On Fri, Jul 05, 2024 at 01:52:31PM +0900, Michael Paquier wrote:
> On Sat, Jun 29, 2024 at 11:13:04PM +0200, Tomas Vondra wrote:
>> I think those are two independent issues - knowing that the snapshot is
>> from the last checkpoint, and knowing that it's correct (not corrupted).
>> And yeah, we should be careful about fsync/durable_rename.
> 
> Yeah, that's bugging me as well.  I don't really get why we would not
> want durability at shutdown for this data.  So how about switching the
> end of pgstat_write_statsfile() to use durable_rename()?  Sounds like
> an independent change, worth on its own.

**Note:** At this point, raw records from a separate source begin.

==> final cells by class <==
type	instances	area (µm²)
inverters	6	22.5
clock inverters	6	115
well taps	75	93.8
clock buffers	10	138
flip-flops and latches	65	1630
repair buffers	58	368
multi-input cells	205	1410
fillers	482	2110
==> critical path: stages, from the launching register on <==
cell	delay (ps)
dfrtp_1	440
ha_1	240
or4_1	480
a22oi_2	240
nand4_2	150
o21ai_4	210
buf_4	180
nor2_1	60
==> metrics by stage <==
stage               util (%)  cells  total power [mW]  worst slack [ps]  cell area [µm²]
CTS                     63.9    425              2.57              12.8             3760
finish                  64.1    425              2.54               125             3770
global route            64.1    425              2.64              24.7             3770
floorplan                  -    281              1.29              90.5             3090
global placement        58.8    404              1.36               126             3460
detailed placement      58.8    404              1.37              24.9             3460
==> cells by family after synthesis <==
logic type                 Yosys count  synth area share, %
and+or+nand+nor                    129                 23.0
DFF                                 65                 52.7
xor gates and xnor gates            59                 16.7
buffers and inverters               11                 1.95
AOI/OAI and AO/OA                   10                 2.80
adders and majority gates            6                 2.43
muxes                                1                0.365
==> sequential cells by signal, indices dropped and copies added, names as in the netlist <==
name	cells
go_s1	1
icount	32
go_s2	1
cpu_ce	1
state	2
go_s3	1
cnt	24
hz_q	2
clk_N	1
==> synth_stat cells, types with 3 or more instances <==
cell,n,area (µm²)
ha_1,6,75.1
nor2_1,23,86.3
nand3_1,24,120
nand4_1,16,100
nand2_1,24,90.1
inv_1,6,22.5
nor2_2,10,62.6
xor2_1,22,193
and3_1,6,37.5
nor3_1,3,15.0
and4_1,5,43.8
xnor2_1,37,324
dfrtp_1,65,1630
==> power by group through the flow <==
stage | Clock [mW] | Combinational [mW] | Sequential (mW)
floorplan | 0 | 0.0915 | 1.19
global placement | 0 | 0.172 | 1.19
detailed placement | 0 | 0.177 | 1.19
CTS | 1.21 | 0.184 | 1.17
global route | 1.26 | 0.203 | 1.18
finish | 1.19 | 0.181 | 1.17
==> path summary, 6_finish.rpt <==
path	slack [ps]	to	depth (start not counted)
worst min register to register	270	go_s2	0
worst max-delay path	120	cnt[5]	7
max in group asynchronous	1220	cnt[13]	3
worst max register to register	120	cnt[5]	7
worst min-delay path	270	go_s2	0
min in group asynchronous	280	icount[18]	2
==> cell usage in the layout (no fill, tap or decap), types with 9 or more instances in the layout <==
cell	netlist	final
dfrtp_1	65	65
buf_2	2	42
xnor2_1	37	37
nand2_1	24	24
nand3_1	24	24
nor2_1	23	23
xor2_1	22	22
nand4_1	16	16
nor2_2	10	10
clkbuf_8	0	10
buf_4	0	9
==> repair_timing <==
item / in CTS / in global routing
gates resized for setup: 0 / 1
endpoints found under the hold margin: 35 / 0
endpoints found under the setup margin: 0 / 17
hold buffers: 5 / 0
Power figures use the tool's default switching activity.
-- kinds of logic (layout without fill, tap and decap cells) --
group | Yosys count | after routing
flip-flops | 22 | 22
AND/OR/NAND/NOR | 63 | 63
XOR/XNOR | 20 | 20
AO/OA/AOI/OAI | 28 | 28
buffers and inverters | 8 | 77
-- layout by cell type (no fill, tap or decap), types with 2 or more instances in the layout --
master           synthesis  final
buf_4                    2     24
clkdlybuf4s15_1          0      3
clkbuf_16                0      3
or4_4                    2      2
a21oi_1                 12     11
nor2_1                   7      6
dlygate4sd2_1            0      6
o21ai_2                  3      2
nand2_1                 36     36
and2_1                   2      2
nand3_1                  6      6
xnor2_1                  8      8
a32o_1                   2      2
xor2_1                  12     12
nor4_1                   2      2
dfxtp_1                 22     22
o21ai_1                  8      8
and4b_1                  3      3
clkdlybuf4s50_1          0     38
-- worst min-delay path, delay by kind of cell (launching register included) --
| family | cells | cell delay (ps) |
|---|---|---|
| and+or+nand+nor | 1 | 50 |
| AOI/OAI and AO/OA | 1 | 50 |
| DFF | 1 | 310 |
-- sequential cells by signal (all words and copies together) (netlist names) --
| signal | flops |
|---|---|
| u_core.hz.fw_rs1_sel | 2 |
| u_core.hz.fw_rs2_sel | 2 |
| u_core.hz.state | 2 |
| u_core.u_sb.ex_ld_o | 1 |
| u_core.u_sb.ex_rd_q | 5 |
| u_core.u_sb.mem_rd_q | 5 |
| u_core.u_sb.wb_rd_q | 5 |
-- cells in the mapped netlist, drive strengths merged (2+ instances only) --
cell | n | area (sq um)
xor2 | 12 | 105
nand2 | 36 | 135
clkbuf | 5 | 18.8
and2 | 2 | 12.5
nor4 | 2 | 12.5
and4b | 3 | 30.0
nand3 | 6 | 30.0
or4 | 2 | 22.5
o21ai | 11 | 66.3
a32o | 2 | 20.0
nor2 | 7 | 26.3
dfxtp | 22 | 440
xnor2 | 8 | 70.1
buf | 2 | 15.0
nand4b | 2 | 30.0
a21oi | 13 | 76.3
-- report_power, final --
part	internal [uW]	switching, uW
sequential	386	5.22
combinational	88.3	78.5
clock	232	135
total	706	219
### src/rtl/collector_skid_fifo.sv
// Two-entry skid FIFO with a registered head (no write-through bypass).
// Ports:
//   clk, resetn - clock, synchronous active-low reset
//   push_i      - enqueue wdata_i (accepted when not full, or when popping)
//   pop_i       - dequeue the head (ignored when empty)
//   wdata_i     - entry to enqueue
//   full_o      - two entries held
//   empty_o     - no entry held
//   head_o      - oldest entry, zero when empty
module collector_skid_fifo #(
  parameter int WIDTH = 8
) (
  input  logic             clk,
  input  logic             resetn,
  input  logic             push_i,
  input  logic             pop_i,
  input  logic [WIDTH-1:0] wdata_i,
  output logic             full_o,
  output logic             empty_o,
  output logic [WIDTH-1:0] head_o
);

  logic [1:0]       count_q, count_d;
  logic [1:0]       level_s;
  logic [WIDTH-1:0] mem0_q, mem0_d;
  logic [WIDTH-1:0] mem1_q, mem1_d;
  logic             pop_s, push_s;

  assign pop_s  = pop_i && (count_q != 2'd0);
  // A full FIFO still accepts a push when the head leaves in the same cycle.
  assign push_s = push_i && ((count_q != 2'd2) || pop_s);

  // Next-state: pop shifts slot 1 into the head, then push lands in the first free slot.
  always_comb begin
    mem0_d  = mem0_q;
    mem1_d  = mem1_q;
    level_s = count_q;
    count_d = count_q;
    if (pop_s) begin
      mem0_d  = mem1_q;
      mem1_d  = {WIDTH{1'b0}};
      level_s = count_q - 2'd1;
    end else begin
      level_s = count_q;
    end
    if (push_s) begin
      if (level_s == 2'd0) begin
        mem0_d = wdata_i;
      end else begin
        mem1_d = wdata_i;
      end
      count_d = level_s + 2'd1;
    end else begin
      count_d = level_s;
    end
  end

  // Storage and occupancy registers.
  always_ff @(posedge clk) begin
    if (!resetn) begin
      count_q <= 2'd0;
      mem0_q  <= {WIDTH{1'b0}};
      mem1_q  <= {WIDTH{1'b0}};
    end else begin
      count_q <= count_d;
      mem0_q  <= mem0_d;
      mem1_q  <= mem1_d;
    end
  end

  assign full_o  = (count_q == 2'd2);
  assign empty_o = (count_q == 2'd0);
  assign head_o  = mem0_q;

endmodule

### src/rtl/norm_out_collector.sv
// Collects the normalization block's column stream and writes each column to
// the result BRAM at base_addr + k*addr_stride, absorbing BRAM back-pressure
// in a 2-entry skid FIFO (the norm side cannot be stalled).
// Ports:
//   clk, resetn   - clock, synchronous active-low reset
//   start_collect - one-cycle pulse arming a run (IDLE or DONE only)
//   base_addr     - first write address, sampled on start
//   addr_stride   - address increment per column, sampled on start
//   num_cols      - columns expected (1..DESIGN_SIZE), sampled on start
//   bus           - column stream in, BRAM write port out
//   busy          - run in progress
//   done_collect  - held from completion until the next accepted start
//   overflow_err  - sticky, a column was dropped on a full FIFO
module norm_out_collector
  import tpu_pkg::*;
(
  input  logic                 clk,
  input  logic                 resetn,
  input  logic                 start_collect,
  input  logic [AWIDTH-1:0]    base_addr,
  input  logic [AWIDTH-1:0]    addr_stride,
  input  logic [CNT_W-1:0]     num_cols,
  norm_out_collector_if.slave  bus,
  output logic                 busy,
  output logic                 done_collect,
  output logic                 overflow_err
);

  coll_state_e          state_q;
  logic [AWIDTH-1:0]    addr_q;
  logic [AWIDTH-1:0]    stride_q;
  logic [CNT_W-1:0]     num_cols_q;
  logic [CNT_W-1:0]     rx_count_q;
  logic [CNT_W-1:0]     wr_count_q;
  logic [CNT_W-1:0]     drop_count_q;
  logic                 busy_q;
  logic                 done_q;
  logic                 ovf_q;

  logic                 fifo_full_s;
  logic                 fifo_empty_s;
  logic [ENTRY_W-1:0]   head_s;
  logic                 cap_s;
  logic                 pop_s;
  logic                 push_s;
  logic                 drop_s;
  logic                 complete_s;

  // Columns beyond the programmed count are simply not captured.
  assign cap_s  = (state_q == COLLECT) && bus.in_data_available && (rx_count_q < num_cols_q);
  assign pop_s  = (state_q == COLLECT) && !fifo_empty_s && bus.bram_ready;
  assign push_s = cap_s && (!fifo_full_s || pop_s);
  assign drop_s = cap_s && fifo_full_s && !pop_s;

  // Dropped columns count toward completion so a run with overflow still finishes.
  assign complete_s = ({1'b0, wr_count_q} + {1'b0, drop_count_q} == {1'b0, num_cols_q})
                      && fifo_empty_s;

  collector_skid_fifo #(
    .WIDTH (ENTRY_W)
  ) u_fifo (
    .clk     (clk),
    .resetn  (resetn),
    .push_i  (push_s),
    .pop_i   (pop_s),
    .wdata_i ({bus.inp_data, bus.validity_mask}),
    .full_o  (fifo_full_s),
    .empty_o (fifo_empty_s),
    .head_o  (head_s)
  );

  // Collector FSM with run parameters, counters and registered status flags.
  always_ff @(posedge clk) begin
    if (!resetn) begin
      state_q      <= IDLE;
      addr_q       <= {AWIDTH{1'b0}};
      stride_q     <= {AWIDTH{1'b0}};
      num_cols_q   <= {CNT_W{1'b0}};
      rx_count_q   <= {CNT_W{1'b0}};
      wr_count_q   <= {CNT_W{1'b0}};
      drop_count_q <= {CNT_W{1'b0}};
      busy_q       <= 1'b0;
      done_q       <= 1'b0;
      ovf_q        <= 1'b0;
    end else begin
      case (state_q)
        IDLE, DONE: begin
          if (start_collect && num_cols_legal(num_cols)) begin
            state_q      <= COLLECT;
            addr_q       <= base_addr;
            stride_q     <= addr_stride;
            num_cols_q   <= num_cols;
            rx_count_q   <= {CNT_W{1'b0}};
            wr_count_q   <= {CNT_W{1'b0}};
            drop_count_q <= {CNT_W{1'b0}};
            busy_q       <= 1'b1;
            done_q       <= 1'b0;
            ovf_q        <= 1'b0;
          end else begin
            state_q <= state_q;
          end
        end
        COLLECT: begin
          if (push_s || drop_s) begin
            rx_count_q <= rx_count_q + CNT_W'(1);
          end else begin
            rx_count_q <= rx_count_q;
          end
          if (drop_s) begin
            drop_count_q <= drop_count_q + CNT_W'(1);
            ovf_q        <= 1'b1;
          end else begin
            drop_count_q <= drop_count_q;
          end
          // Address wraps modulo 2^AWIDTH by construction.
          if (pop_s) begin
            addr_q     <= addr_q + stride_q;
            wr_count_q <= wr_count_q + CNT_W'(1);
          end else begin
            addr_q     <= addr_q;
          end
          if (complete_s) begin
            state_q <= DONE;
            busy_q  <= 1'b0;
            done_q  <= 1'b1;
          end else begin
            state_q <= COLLECT;
          end
        end
        default: begin
          state_q <= IDLE;
          busy_q  <= 1'b0;
          done_q  <= 1'b0;
        end
      endcase
    end
  end

  assign bus.bram_we    = !fifo_empty_s;
  assign bus.bram_be    = head_s[MASK_WIDTH-1:0];
  assign bus.bram_wdata = head_s[ENTRY_W-1:MASK_WIDTH];
  assign bus.bram_addr  = addr_q;

  assign busy         = busy_q;
  assign done_collect = done_q;
  assign overflow_err = ovf_q;

endmodule

### src/flat_wrapper.sv
// flat-port wrapper written by rule: the top's interface ports become plain ports
module norm_out_collector_flat import tpu_pkg::*;
  (clk, resetn, start_collect, base_addr, addr_stride, num_cols, busy, done_collect, overflow_err, bus_in_data_available, bus_inp_data, bus_validity_mask, bus_bram_ready, bus_bram_we, bus_bram_be, bus_bram_addr, bus_bram_wdata);
  norm_out_collector_if bus_i ();
  input  logic clk;
  input  logic resetn;
  input  logic start_collect;
  input  logic [AWIDTH-1:0] base_addr;
  input  logic [AWIDTH-1:0] addr_stride;
  input  logic [CNT_W-1:0] num_cols;
  output logic busy;
  output logic done_collect;
  output logic overflow_err;
  input wire logic [$bits(bus_i.in_data_available)-1:0] bus_in_data_available;
  input wire logic [$bits(bus_i.inp_data)-1:0] bus_inp_data;
  input wire logic [$bits(bus_i.validity_mask)-1:0] bus_validity_mask;
  input wire logic [$bits(bus_i.bram_ready)-1:0] bus_bram_ready;
  output wire logic [$bits(bus_i.bram_we)-1:0] bus_bram_we;
  output wire logic [$bits(bus_i.bram_be)-1:0] bus_bram_be;
  output wire logic [$bits(bus_i.bram_addr)-1:0] bus_bram_addr;
  output wire logic [$bits(bus_i.bram_wdata)-1:0] bus_bram_wdata;
  assign bus_i.in_data_available = bus_in_data_available;
  assign bus_i.inp_data = bus_inp_data;
  assign bus_i.validity_mask = bus_validity_mask;
  assign bus_i.bram_ready = bus_bram_ready;
  assign bus_bram_we = bus_i.bram_we;
  assign bus_bram_be = bus_i.bram_be;
  assign bus_bram_addr = bus_i.bram_addr;
  assign bus_bram_wdata = bus_i.bram_wdata;
  norm_out_collector u_core (.clk(clk), .resetn(resetn), .start_collect(start_collect), .base_addr(base_addr), .addr_stride(addr_stride), .num_cols(num_cols), .bus(bus_i), .busy(busy), .done_collect(done_collect), .overflow_err(overflow_err));
endmodule
<file path="src/rtl/hc_queue_pkg.sv">
// Shared types and defaults for the hybrid-cache queues.
// Level width helper, default geometry and the sticky error-flag record.
package hc_queue_pkg;

    localparam int HC_DATABITS     = 8;
    localparam int HC_QUEUECNTBITS = 4;

    typedef struct packed {
        logic overflow;
        logic underflow;
    } hc_err_t;

    // One extra bit so that a completely full queue has its own level code.
    function automatic int level_bits(input int cntbits);
        return cntbits + 1;
    endfunction

endpackage

</file>
<file path="src/rtl/hc_queue_if.sv">
// Push/pop/status bundle of hc_queue; master is the producer/consumer side,
// slave is the queue itself.
interface hc_queue_if
    import hc_queue_pkg::*;
#(
    parameter int DATABITS     = HC_DATABITS,
    parameter int QUEUECNTBITS = HC_QUEUECNTBITS
);

    logic [DATABITS-1:0]                 queue_in;
    logic                                queue_push;
    logic                                queue_full;
    logic                                queue_warning;
    logic                                queue_pop;
    logic [DATABITS-1:0]                 queue_out;
    logic                                queue_not_empty;
    logic [level_bits(QUEUECNTBITS)-1:0] queue_level;
    logic                                queue_overflow;
    logic                                queue_underflow;
    logic                                queue_clr_err;

    modport master (
        output queue_in, queue_push, queue_pop, queue_clr_err,
        input  queue_full, queue_warning, queue_out, queue_not_empty,
        input  queue_level, queue_overflow, queue_underflow
    );

    modport slave (
        input  queue_in, queue_push, queue_pop, queue_clr_err,
        output queue_full, queue_warning, queue_out, queue_not_empty,
        output queue_level, queue_overflow, queue_underflow
    );

endinterface

</file>
<file path="src/rtl/hc_queue_ram.sv">
// Simple dual-port storage for hc_queue. Read is asynchronous by default and
// registered (with read enable) when HC_QUEUE_REGOUT_EN is defined.
module hc_queue_ram #(
    parameter int DATABITS = 8,
    parameter int ADDRBITS = 4
) (
    input  logic                clk,
    input  logic                wr_en,
    input  logic [ADDRBITS-1:0] wr_addr,
    input  logic [DATABITS-1:0] wr_data,
`ifdef HC_QUEUE_REGOUT_EN
    input  logic                rd_en,
`endif
    input  logic [ADDRBITS-1:0] rd_addr,
    output logic [DATABITS-1:0] rd_data
);

    logic [DATABITS-1:0] mem [0:(1<<ADDRBITS)-1];

    always_ff @(posedge clk) begin
        if (wr_en) mem[wr_addr] <= wr_data;
    end

`ifdef HC_QUEUE_REGOUT_EN
    always_ff @(posedge clk) begin
        if (rd_en) rd_data <= mem[rd_addr];
    end
`else
    assign rd_data = mem[rd_addr];
`endif

endmodule

</file>
<file path="src/rtl/hc_queue.sv">
// Guarded single-clock FIFO with level, warning threshold and sticky errors.
// HC_QUEUE_REGOUT_EN selects a registered head output instead of fall-through.
module hc_queue
    import hc_queue_pkg::*;
#(
    parameter int DATABITS       = HC_DATABITS,
    parameter int QUEUECNTBITS   = HC_QUEUECNTBITS,
    parameter int QUEUESIZE      = 2**QUEUECNTBITS,
    parameter int QUEUEWARNLEVEL = QUEUESIZE - 3
) (
    input  logic       clk,
    input  logic       reset_n,
    hc_queue_if.slave  q
);

    localparam int LVLW = level_bits(QUEUECNTBITS);

    logic [QUEUECNTBITS-1:0] inaddr;
    logic [QUEUECNTBITS-1:0] outaddr;
    logic [LVLW-1:0]         level;
    logic [LVLW-1:0]         level_next;
    hc_err_t                 err_q;
    hc_err_t                 err_d;
    logic                    full;
    logic                    not_empty;
    logic                    do_push;
    logic                    do_pop;
    logic                    adv_out;

    // Full/empty come from the level only; pointer equality is ambiguous.
    assign full     = (level == LVLW'(QUEUESIZE));
    assign do_pop   = q.queue_pop & not_empty;
    assign do_push  = q.queue_push & (~full | do_pop);

    assign q.queue_full      = full;
    assign q.queue_warning   = (level >= LVLW'(QUEUEWARNLEVEL));
    assign q.queue_not_empty = not_empty;
    assign q.queue_level     = level;
    assign q.queue_overflow  = err_q.overflow;
    assign q.queue_underflow = err_q.underflow;

    always_comb begin
        level_next = level + LVLW'(do_push) - LVLW'(do_pop);
        err_d      = err_q;
        if (q.queue_clr_err) err_d = '0;
        if (q.queue_push & full & ~do_pop) err_d.overflow  = 1'b1;
        if (q.queue_pop & ~not_empty)      err_d.underflow = 1'b1;
    end

    always_ff @(posedge clk or negedge reset_n) begin
        if (!reset_n) begin
            inaddr  <= '0;
            outaddr <= '0;
            level   <= '0;
            err_q   <= '0;
        end else begin
            if (do_push) inaddr  <= inaddr + 1'b1;
            if (adv_out) outaddr <= outaddr + 1'b1;
            level <= level_next;
            err_q <= err_d;
        end
    end

`ifdef HC_QUEUE_REGOUT_EN
    logic            out_vld_p1;
    logic [LVLW-1:0] mem_cnt;
    logic            load_p0;

    // The head lives in the output register; RAM holds the remaining entries.
    assign mem_cnt   = level - LVLW'(out_vld_p1);
    assign load_p0   = (mem_cnt != '0) & (~out_vld_p1 | do_pop);
    assign adv_out   = load_p0;
    assign not_empty = out_vld_p1;

    always_ff @(posedge clk or negedge reset_n) begin
        if (!reset_n)     out_vld_p1 <= 1'b0;
        else if (load_p0) out_vld_p1 <= 1'b1;
        else if (do_pop)  out_vld_p1 <= 1'b0;
    end
`else
    assign adv_out   = do_pop;
    assign not_empty = (level != '0);
`endif

    // Write is gated by reset so nothing lands in memory once reset_n falls.
    hc_queue_ram #(
        .DATABITS (DATABITS),
        .ADDRBITS (QUEUECNTBITS)
    ) u_ram (
        .clk     (clk),
        .wr_en   (do_push & reset_n),
        .wr_addr (inaddr),
        .wr_data (q.queue_in),
`ifdef HC_QUEUE_REGOUT_EN
        .rd_en   (load_p0),
`endif
        .rd_addr (outaddr),
        .rd_data (q.queue_out)
    );

endmodule

</file>
<file path="src/flat_wrapper.sv">
// flat-port wrapper written by rule: the top's interface ports become plain ports
module hc_queue_flat import hc_queue_pkg::*;
#(
    parameter int DATABITS       = HC_DATABITS,
    parameter int QUEUECNTBITS   = HC_QUEUECNTBITS,
    parameter int QUEUESIZE      = 2**QUEUECNTBITS,
    parameter int QUEUEWARNLEVEL = QUEUESIZE - 3
)
  (clk, reset_n, q_queue_in, q_queue_push, q_queue_pop, q_queue_clr_err, q_queue_full, q_queue_warning, q_queue_out, q_queue_not_empty, q_queue_level, q_queue_overflow, q_queue_underflow);
  hc_queue_if #(.DATABITS(DATABITS), .QUEUECNTBITS(QUEUECNTBITS)) q_i ();
  input  logic clk;
  input  logic reset_n;
  input wire logic [$bits(q_i.queue_in)-1:0] q_queue_in;
  input wire logic [$bits(q_i.queue_push)-1:0] q_queue_push;
  input wire logic [$bits(q_i.queue_pop)-1:0] q_queue_pop;
  input wire logic [$bits(q_i.queue_clr_err)-1:0] q_queue_clr_err;
  output wire logic [$bits(q_i.queue_full)-1:0] q_queue_full;
  output wire logic [$bits(q_i.queue_warning)-1:0] q_queue_warning;
  output wire logic [$bits(q_i.queue_out)-1:0] q_queue_out;
  output wire logic [$bits(q_i.queue_not_empty)-1:0] q_queue_not_empty;
  output wire logic [$bits(q_i.queue_level)-1:0] q_queue_level;
  output wire logic [$bits(q_i.queue_overflow)-1:0] q_queue_overflow;
  output wire logic [$bits(q_i.queue_underflow)-1:0] q_queue_underflow;
  assign q_i.queue_in = q_queue_in;
  assign q_i.queue_push = q_queue_push;
  assign q_i.queue_pop = q_queue_pop;
  assign q_i.queue_clr_err = q_queue_clr_err;
  assign q_queue_full = q_i.queue_full;
  assign q_queue_warning = q_i.queue_warning;
  assign q_queue_out = q_i.queue_out;
  assign q_queue_not_empty = q_i.queue_not_empty;
  assign q_queue_level = q_i.queue_level;
  assign q_queue_overflow = q_i.queue_overflow;
  assign q_queue_underflow = q_i.queue_underflow;
  hc_queue #(.DATABITS(DATABITS), .QUEUECNTBITS(QUEUECNTBITS), .QUEUESIZE(QUEUESIZE), .QUEUEWARNLEVEL(QUEUEWARNLEVEL)) u_core (.clk(clk), .reset_n(reset_n), .q(q_i));
endmodule
</file>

Please find attached a rebased patch set with the durability point
addressed in 0001.  There were also some conflicts.

Note that I have applied the previous 0002 adding an assert in
pgstat_write_statsfile() as 734c057a8935, as I've managed to break
again this assumption while hacking more on this area..
--
Michael
From b03087f1746233bce0d1fbbb69789795296e779b Mon Sep 17 00:00:00 2001
From: Michael Paquier <mich...@paquier.xyz>
Date: Fri, 12 Jul 2024 15:31:27 +0900
Subject: [PATCH v2 1/4] Make write of pgstats file durable

This switches the pgstats code to use durable_rename() rather than
rename(), to make sure that the stats file is not lost should the host
by plugged off after PostgreSQL has been stopped.
---
 src/backend/utils/activity/pgstat.c | 7 ++-----
 1 file changed, 2 insertions(+), 5 deletions(-)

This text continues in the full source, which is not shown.